WHAT TO DO =>
List every line below containing "cfgCount".

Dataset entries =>
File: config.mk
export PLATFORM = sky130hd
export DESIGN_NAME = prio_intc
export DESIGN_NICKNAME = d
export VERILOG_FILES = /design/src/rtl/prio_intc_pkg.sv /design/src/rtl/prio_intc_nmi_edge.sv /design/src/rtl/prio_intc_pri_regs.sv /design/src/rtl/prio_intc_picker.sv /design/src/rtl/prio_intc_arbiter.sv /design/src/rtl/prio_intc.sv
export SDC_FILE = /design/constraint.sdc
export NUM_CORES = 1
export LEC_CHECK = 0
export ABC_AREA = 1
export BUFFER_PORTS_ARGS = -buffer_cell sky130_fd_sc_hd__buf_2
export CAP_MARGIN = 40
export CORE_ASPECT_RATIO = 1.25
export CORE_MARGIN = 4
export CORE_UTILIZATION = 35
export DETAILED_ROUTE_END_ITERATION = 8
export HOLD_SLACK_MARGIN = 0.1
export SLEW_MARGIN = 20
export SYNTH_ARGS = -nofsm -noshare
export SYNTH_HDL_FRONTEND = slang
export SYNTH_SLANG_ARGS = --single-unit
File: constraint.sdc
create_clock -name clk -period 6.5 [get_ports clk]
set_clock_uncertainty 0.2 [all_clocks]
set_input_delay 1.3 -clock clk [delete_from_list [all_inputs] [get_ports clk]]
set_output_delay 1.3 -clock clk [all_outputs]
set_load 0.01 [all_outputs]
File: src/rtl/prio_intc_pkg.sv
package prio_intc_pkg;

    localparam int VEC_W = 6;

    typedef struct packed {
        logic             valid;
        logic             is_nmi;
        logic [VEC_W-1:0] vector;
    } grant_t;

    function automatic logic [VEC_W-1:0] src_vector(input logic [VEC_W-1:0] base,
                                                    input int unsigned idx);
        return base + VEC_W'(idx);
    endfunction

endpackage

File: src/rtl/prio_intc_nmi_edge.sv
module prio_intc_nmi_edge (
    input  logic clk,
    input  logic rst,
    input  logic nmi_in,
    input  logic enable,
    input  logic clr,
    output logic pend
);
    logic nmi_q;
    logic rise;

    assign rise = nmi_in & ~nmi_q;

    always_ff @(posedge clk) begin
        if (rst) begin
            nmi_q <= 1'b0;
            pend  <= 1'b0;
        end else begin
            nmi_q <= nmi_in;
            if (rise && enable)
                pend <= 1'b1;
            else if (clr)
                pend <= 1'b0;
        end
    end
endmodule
...
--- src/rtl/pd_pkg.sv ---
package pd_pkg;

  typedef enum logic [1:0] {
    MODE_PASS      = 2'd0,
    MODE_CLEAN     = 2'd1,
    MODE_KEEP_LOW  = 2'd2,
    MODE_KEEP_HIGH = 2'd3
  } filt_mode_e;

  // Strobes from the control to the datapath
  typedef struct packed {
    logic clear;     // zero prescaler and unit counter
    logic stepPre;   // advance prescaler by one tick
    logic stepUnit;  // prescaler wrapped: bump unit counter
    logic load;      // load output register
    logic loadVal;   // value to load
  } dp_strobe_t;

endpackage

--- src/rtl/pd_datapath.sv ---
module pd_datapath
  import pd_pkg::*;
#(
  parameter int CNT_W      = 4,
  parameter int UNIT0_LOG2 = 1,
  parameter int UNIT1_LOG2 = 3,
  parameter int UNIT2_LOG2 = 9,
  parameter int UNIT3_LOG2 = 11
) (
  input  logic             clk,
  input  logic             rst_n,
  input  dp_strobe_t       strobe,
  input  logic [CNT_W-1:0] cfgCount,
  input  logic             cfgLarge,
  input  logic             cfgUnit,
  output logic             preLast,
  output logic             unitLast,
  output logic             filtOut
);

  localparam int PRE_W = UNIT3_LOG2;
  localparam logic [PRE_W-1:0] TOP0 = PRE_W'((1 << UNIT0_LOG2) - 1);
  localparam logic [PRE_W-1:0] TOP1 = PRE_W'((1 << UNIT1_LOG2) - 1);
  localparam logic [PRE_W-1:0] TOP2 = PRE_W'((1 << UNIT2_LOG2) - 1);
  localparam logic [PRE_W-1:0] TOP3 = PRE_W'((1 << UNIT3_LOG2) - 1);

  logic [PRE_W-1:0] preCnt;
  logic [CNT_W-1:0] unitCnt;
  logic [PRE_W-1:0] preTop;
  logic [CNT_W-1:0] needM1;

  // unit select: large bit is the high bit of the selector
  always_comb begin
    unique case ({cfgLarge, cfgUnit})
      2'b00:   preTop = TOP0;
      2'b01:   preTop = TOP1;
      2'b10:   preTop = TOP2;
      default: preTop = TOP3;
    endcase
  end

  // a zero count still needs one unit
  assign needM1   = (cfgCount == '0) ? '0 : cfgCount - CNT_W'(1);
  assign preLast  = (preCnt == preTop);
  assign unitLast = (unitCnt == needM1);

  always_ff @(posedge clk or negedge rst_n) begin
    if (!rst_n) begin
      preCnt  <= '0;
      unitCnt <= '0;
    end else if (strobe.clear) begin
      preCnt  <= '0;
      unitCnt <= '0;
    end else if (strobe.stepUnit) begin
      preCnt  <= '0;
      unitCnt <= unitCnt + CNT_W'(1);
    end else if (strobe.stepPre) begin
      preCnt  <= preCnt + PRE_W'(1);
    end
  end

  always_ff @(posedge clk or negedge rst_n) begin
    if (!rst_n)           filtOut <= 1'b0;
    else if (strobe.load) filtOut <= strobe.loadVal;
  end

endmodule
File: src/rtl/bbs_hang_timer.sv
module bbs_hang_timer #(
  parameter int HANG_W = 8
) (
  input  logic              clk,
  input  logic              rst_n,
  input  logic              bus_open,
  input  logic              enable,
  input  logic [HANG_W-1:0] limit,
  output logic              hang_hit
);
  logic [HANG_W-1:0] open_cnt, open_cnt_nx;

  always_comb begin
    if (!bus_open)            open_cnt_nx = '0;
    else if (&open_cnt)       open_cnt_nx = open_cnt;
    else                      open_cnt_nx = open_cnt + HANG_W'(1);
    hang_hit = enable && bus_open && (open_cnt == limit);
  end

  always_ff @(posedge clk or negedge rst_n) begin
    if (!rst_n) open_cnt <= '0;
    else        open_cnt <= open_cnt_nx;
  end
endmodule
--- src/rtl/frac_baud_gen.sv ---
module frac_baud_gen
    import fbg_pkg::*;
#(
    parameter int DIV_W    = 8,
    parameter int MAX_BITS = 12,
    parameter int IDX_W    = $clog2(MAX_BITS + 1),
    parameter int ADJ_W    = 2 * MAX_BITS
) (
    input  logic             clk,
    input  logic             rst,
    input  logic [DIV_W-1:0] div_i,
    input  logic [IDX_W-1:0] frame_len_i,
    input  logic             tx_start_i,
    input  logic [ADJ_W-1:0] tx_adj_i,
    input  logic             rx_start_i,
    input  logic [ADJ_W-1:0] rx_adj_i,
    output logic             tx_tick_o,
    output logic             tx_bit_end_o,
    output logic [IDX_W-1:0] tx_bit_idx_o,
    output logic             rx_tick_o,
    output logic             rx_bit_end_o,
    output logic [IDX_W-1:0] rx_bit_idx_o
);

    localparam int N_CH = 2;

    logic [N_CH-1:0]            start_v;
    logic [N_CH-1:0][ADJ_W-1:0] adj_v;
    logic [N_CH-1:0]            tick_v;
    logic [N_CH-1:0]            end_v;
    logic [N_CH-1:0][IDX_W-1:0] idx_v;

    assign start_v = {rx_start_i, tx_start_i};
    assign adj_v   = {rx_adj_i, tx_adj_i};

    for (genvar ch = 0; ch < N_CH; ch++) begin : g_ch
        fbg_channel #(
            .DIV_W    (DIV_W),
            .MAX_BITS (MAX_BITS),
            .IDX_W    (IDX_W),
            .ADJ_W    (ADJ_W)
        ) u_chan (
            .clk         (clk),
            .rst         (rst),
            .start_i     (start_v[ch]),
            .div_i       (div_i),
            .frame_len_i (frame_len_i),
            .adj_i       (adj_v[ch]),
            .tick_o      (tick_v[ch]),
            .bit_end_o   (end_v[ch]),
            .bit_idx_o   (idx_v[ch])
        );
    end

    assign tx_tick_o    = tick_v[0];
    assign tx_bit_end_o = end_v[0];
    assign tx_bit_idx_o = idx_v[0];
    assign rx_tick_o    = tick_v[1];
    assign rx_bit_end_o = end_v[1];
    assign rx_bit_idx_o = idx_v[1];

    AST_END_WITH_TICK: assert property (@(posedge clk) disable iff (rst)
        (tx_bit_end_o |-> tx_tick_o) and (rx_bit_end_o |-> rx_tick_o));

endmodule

PROBLEM SOLUTION =>
  input  logic [CNT_W-1:0] cfgCount,
  assign needM1   = (cfgCount == '0) ? '0 : cfgCount - CNT_W'(1);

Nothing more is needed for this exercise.